Capturing field-scale variability in crop performance across a regional-scale climosequence

Monday, 15 December 2014
Erin S Brooks1,2, Matteo Poggio3, Todd R Anderson4, Caley Gasch5, Matthew Allen Yourek1, Nicole Kristine Ward1, Troy Sehlin Magney1, David J Brown3 and David Rhys Huggins6, (1)University of Idaho, Moscow, ID, United States, (2)University of Idaho, Biological and Agricultural Engineering, Moscow, ID, United States, (3)Washington State University, Crop and Soil Sciences, Pullman, WA, United States, (4)Mount Holyoke College, Environmental Studies, South Hadley, MA, United States, (5)Washington State University, Pullman, WA, United States, (6)USDA-ARS, Land Management and Water Conservation Research, Pullman, WA, United States
With the increasing availability of variable rate technology for applying fertilizers and other agrichemicals in dryland agricultural production systems there is a growing need to better capture and understand the processes driving field scale variability in crop yield and soil water.
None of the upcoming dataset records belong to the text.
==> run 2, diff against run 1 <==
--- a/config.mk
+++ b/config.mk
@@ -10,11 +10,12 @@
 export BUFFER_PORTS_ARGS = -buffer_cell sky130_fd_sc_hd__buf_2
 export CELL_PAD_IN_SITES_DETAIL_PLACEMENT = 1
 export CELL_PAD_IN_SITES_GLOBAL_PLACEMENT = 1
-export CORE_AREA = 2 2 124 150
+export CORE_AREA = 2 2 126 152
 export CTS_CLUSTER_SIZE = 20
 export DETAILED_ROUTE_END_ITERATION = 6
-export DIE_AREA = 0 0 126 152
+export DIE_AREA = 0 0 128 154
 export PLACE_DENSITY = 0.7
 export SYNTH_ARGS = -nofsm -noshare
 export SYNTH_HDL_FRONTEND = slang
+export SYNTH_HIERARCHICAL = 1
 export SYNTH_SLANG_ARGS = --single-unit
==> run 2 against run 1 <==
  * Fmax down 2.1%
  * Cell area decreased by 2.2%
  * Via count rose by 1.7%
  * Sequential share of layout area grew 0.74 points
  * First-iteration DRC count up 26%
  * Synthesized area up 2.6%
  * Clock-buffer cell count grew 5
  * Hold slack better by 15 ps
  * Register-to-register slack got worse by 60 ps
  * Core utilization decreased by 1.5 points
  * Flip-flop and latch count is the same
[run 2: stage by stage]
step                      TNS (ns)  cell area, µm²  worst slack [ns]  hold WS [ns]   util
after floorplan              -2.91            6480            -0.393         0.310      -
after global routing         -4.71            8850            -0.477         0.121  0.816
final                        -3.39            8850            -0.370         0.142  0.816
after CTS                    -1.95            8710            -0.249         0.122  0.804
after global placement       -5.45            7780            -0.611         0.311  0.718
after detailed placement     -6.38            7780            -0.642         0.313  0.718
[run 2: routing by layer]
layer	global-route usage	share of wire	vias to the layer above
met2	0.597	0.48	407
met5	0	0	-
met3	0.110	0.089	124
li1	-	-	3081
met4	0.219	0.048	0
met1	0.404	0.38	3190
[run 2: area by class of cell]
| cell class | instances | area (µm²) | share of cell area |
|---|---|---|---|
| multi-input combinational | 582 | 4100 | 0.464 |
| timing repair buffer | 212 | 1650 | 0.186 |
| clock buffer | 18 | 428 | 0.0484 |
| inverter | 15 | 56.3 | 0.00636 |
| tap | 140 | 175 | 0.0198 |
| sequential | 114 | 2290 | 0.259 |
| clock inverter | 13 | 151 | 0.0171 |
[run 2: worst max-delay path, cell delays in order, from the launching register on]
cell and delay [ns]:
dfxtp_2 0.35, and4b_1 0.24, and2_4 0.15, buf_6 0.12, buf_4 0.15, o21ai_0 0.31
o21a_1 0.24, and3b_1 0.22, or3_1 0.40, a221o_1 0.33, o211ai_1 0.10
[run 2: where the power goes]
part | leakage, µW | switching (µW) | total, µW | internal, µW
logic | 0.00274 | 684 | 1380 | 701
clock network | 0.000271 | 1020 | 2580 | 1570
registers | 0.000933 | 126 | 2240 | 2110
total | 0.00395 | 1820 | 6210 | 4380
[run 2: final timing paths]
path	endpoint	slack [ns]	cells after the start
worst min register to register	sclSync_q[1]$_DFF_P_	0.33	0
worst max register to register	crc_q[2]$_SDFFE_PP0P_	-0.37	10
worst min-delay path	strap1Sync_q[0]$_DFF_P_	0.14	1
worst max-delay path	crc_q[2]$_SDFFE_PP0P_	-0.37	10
## src/heater_alarm_pkg.sv

```systemverilog
// Package for the heater current alarm block: scaling, limits, timing.
// Assumes currents arrive as unsigned tenths of an ampere.
package heater_alarm_pkg;
    localparam int          CUR_W          = 16;
    // Current values in units of 0.1 A
    localparam logic [15:0] THR_ZERO       = 16'h0000;  // 0.0 A
    localparam logic [15:0] THR_FULL       = 16'h01F4;  // 50.0 A
    localparam logic [15:0] MON_MAX        = 16'h0226;  // 55.0 A
    localparam logic [15:0] SAT_CODE       = 16'hFFFF;
    localparam int          CLK_HZ         = 50_000_000;
    localparam int          MIN_ON_MS      = 100;
    localparam int          MIN_ON_CYC     = (CLK_HZ / 1000) * MIN_ON_MS;
    localparam int          FLASH_MS       = 250;
    localparam int          FLASH_CYC      = (CLK_HZ / 1000) * FLASH_MS;

    typedef struct packed {
        logic [15:0] burnout_thr;
        logic [15:0] overcur_thr;
    } chan_cfg_t;

    typedef struct packed {
        logic        underload_alarm;
        logic        overcur_alarm;
        logic [15:0] monitor;
        logic        monitor_valid;
    } chan_stat_t;
endpackage

```

## src/heater_chan.sv

```systemverilog
// One current channel: compares a sampled reading against its thresholds.
// Assumes i_sample pulses at the end of a qualifying on-time with data.
`timescale 1ns/1ns
module heater_chan
    import heater_alarm_pkg::*;
(
    input  wire logic        i_core_clk,
    input  wire logic        i_rst_b,
    input  wire logic        i_enable,
    input  wire logic        i_sample,
    input  wire logic [15:0] i_current,
    input  wire chan_cfg_t   i_cfg,
    output chan_stat_t       o_stat
);
    chan_stat_t stat_ff;
    chan_stat_t nxt_stat;

    always_comb begin
        nxt_stat = stat_ff;
        if (!i_enable) begin
            nxt_stat = '0;
        end else if (i_sample) begin
            // Zero threshold can never be undercut, so alarm stays off
            nxt_stat.underload_alarm = (i_current < i_cfg.burnout_thr) ||
                (i_cfg.burnout_thr >= THR_FULL);
            // Full-scale threshold disables, zero threshold forces on
            nxt_stat.overcur_alarm = (i_cfg.overcur_thr < THR_FULL) &&
                ((i_current > i_cfg.overcur_thr) ||
                 (i_cfg.overcur_thr == THR_ZERO));
            nxt_stat.monitor = (i_current > MON_MAX) ? SAT_CODE
                                                     : i_current;
            nxt_stat.monitor_valid = 1'b1;
        end
    end

    always_ff @(posedge i_core_clk) begin
        if (!i_rst_b) begin
            stat_ff <= '0;
        end else begin
            stat_ff <= nxt_stat;
        end
    end

    assign o_stat = stat_ff;
endmodule

```

## src/heater_current_alarm.sv

```systemverilog
// Heater current alarm: two current channels, on-time qualifying, lamp
// and display flash. Assumes a converter delivers current readings in
// tenths of an ampere, synchronous to the core clock.
`timescale 1ns/1ns
module heater_current_alarm
    import heater_alarm_pkg::*;
#(
    parameter int NUM_CH     = 2,
    parameter int MIN_ON     = MIN_ON_CYC,
    parameter int FLASH_HALF = FLASH_CYC
)
(
    input  wire logic        i_core_clk,
    input  wire logic        i_rst_b,
    input  wire logic        i_heat_out,
    input  wire logic [15:0] i_current_sense_input_1,
    input  wire logic [15:0] i_current_sense_input_2,
    input  wire logic        i_cfg_load,
    input  wire logic [15:0] i_burnout_thr_1,
    input  wire logic [15:0] i_overcur_thr_1,
    input  wire logic [15:0] i_burnout_thr_2,
    input  wire logic [15:0] i_overcur_thr_2,
    input  wire logic        i_alarm1_assigned,
    input  wire logic        i_burnout_detect_enable,
    input  wire logic        i_overcur_use_enable,
    output logic             o_underload_alarm_1,
    output logic             o_overcur_alarm_1,
    output logic             o_underload_alarm_2,
    output logic             o_overcur_alarm_2,
    output logic [15:0]      o_monitor_1,
    output logic [15:0]      o_monitor_2,
    output logic             o_heater_alarm_lamp,
    output logic             o_display_flash_1,
    output logic             o_display_flash_2
);
    // Refuse sizes that the counters and the channel array cannot serve
    if (NUM_CH < 1 || NUM_CH > 2 ||
        MIN_ON < 1 || FLASH_HALF < 1) begin : g_bad_param
        $error("heater_current_alarm: unsupported parameters");
    end

    localparam int ONW = $clog2(MIN_ON + 2);
    localparam int FLW = $clog2(FLASH_HALF + 1);

    chan_cfg_t  cfg_ff   [2];
    chan_cfg_t  nxt_cfg  [2];
    chan_stat_t stat     [2];
    logic [15:0] cur     [2];

    logic [ONW-1:0] on_cnt_ff;
    logic [ONW-1:0] nxt_on_cnt;
    logic           heat_d_ff;
    logic           nxt_heat_d;
    logic           sample;
    logic           mon_en;

    logic [FLW-1:0] fl_cnt_ff;
    logic [FLW-1:0] nxt_fl_cnt;
    logic           blink_ff;
    logic           nxt_blink;

    logic           underload1_ff;
    logic           nxt_underload1;
    logic           overcur1_ff;
    logic           nxt_overcur1;
    logic           underload2_ff;
    logic           nxt_underload2;
    logic           overcur2_ff;
    logic           nxt_overcur2;
    logic           lamp_ff;
    logic           nxt_lamp;
    logic           flash1_ff;
    logic           nxt_flash1;
    logic           flash2_ff;
    logic           nxt_flash2;
    logic           alarm1_any;
    logic           alarm2_any;
    logic [15:0]    mon1_ff;
    logic [15:0]    nxt_mon1;
    logic [15:0]    mon2_ff;
    logic [15:0]    nxt_mon2;

    assign cur[0] = i_current_sense_input_1;
    assign cur[1] = i_current_sense_input_2;

    assign mon_en = i_alarm1_assigned &&
        (i_burnout_detect_enable || i_overcur_use_enable);

    // Thresholds above full scale are clamped rather than refused
    function automatic logic [15:0] clamp(input logic [15:0] v);
        clamp = (v > THR_FULL) ? THR_FULL : v;
    endfunction

    always_comb begin
        nxt_cfg[0] = cfg_ff[0];
        nxt_cfg[1] = cfg_ff[1];
        if (i_cfg_load) begin
            nxt_cfg[0].burnout_thr = clamp(i_burnout_thr_1);
            nxt_cfg[0].overcur_thr = clamp(i_overcur_thr_1);
            nxt_cfg[1].burnout_thr = clamp(i_burnout_thr_2);
            nxt_cfg[1].overcur_thr = clamp(i_overcur_thr_2);
        end
    end

    // On-time counter saturates just past the minimum
    always_comb begin
        nxt_heat_d = i_heat_out;
        nxt_on_cnt = on_cnt_ff;
        if (i_heat_out) begin
            if (on_cnt_ff <= ONW'(MIN_ON)) begin
                nxt_on_cnt = on_cnt_ff + ONW'(1);
            end
        end else begin
            nxt_on_cnt = '0;
        end
    end

    // Sample at pulse end only if on-time exceeded the minimum
    assign sample = heat_d_ff && !i_heat_out &&
                    (on_cnt_ff > ONW'(MIN_ON));

    always_comb begin
        nxt_blink  = blink_ff;
        nxt_fl_cnt = fl_cnt_ff + FLW'(1);
        if (fl_cnt_ff >= FLW'(FLASH_HALF - 1)) begin
            nxt_fl_cnt = '0;
            nxt_blink  = !blink_ff;
        end
    end

    genvar g;
    generate
        for (g = 0; g < 2; g++) begin : g_ch
            heater_chan u_chan (
                .i_core_clk (i_core_clk),
                .i_rst_b    (i_rst_b),
                .i_enable   (mon_en && (g < NUM_CH)),
                .i_sample   (sample),
                .i_current  (cur[g]),
                .i_cfg      (cfg_ff[g]),
                .o_stat     (stat[g])
            );
        end
    endgenerate

    always_ff @(posedge i_core_clk) begin
        if (!i_rst_b) begin
            cfg_ff[0]  <= '{burnout_thr: THR_ZERO,
                           overcur_thr: THR_FULL};
            cfg_ff[1]  <= '{burnout_thr: THR_ZERO,
                           overcur_thr: THR_FULL};
            on_cnt_ff  <= '0;
            heat_d_ff  <= 1'b0;
            fl_cnt_ff  <= '0;
            blink_ff   <= 1'b0;
        end else begin
            cfg_ff[0]  <= nxt_cfg[0];
            cfg_ff[1]  <= nxt_cfg[1];
            on_cnt_ff  <= nxt_on_cnt;
            heat_d_ff  <= nxt_heat_d;
            fl_cnt_ff  <= nxt_fl_cnt;
            blink_ff   <= nxt_blink;
        end
    end

    // Per-channel alarm summary feeds the shared lamp and the flash gates
    assign alarm1_any = stat[0].underload_alarm || stat[0].overcur_alarm;
    assign alarm2_any = stat[1].underload_alarm || stat[1].overcur_alarm;

    always_comb begin
        nxt_underload1 = stat[0].underload_alarm;
        nxt_overcur1   = stat[0].overcur_alarm;
        nxt_underload2 = stat[1].underload_alarm;
        nxt_overcur2   = stat[1].overcur_alarm;
        nxt_mon1       = stat[0].monitor;
        nxt_mon2       = stat[1].monitor;
        // Lamp is shared; each display flashes only for its own channel
        nxt_lamp       = alarm1_any || alarm2_any;
        nxt_flash1     = blink_ff && alarm1_any;
        nxt_flash2     = blink_ff && alarm2_any;
    end

    // Output stage: every port comes from a flip-flop
    always_ff @(posedge i_core_clk) begin
        if (!i_rst_b) begin
            underload1_ff <= 1'b0;
            overcur1_ff   <= 1'b0;
            underload2_ff <= 1'b0;
            overcur2_ff   <= 1'b0;
            mon1_ff       <= THR_ZERO;
            mon2_ff       <= THR_ZERO;
            lamp_ff       <= 1'b0;
            flash1_ff     <= 1'b0;
            flash2_ff     <= 1'b0;
        end else begin
            underload1_ff <= nxt_underload1;
            overcur1_ff   <= nxt_overcur1;
            underload2_ff <= nxt_underload2;
            overcur2_ff   <= nxt_overcur2;
            mon1_ff       <= nxt_mon1;
            mon2_ff       <= nxt_mon2;
            lamp_ff       <= nxt_lamp;
            flash1_ff     <= nxt_flash1;
            flash2_ff     <= nxt_flash2;
        end
    end

    assign o_underload_alarm_1 = underload1_ff;
    assign o_overcur_alarm_1   = overcur1_ff;
    assign o_underload_alarm_2 = underload2_ff;
    assign o_overcur_alarm_2   = overcur2_ff;
    assign o_monitor_1         = mon1_ff;
    assign o_monitor_2         = mon2_ff;
    assign o_heater_alarm_lamp = lamp_ff;
    assign o_display_flash_1   = flash1_ff;
    assign o_display_flash_2   = flash2_ff;
endmodule

```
This need for a better understanding of field scale variability has led to the recent designation of the R. J. Cook Agronomy Farm (CAF) (Pullman, WA, USA) as a United States Department of Agriculture Long-Term Agro-Ecosystem Research (LTAR) site. Field scale variability at the CAF is closely monitored using extensive environmental sensor networks and intensive hand sampling. As investigating land-soil-water dynamics at CAF is essential for improving precision agriculture, transferring this knowledge across the regional-scale climosequence is challenging. In this study we describe the hydropedologic functioning of the CAF in relation to five extensively instrumented field sites located within 50 km in the same climatic region. The formation of restrictive argillic soil horizons in the wetter, cooler eastern edge of the region results in the development of extensive perched water tables, surface saturation, and surface runoff, whereas excess water is not an issue in the warmer, drier, western edge of the region. Similarly, crop and tillage management varies across the region as well. We discuss the implications of these regional differences on field scale management decisions and demonstrate how we are using proximal soil sensing and remote sensing imagery to better understand and capture field scale variability at a particular field site.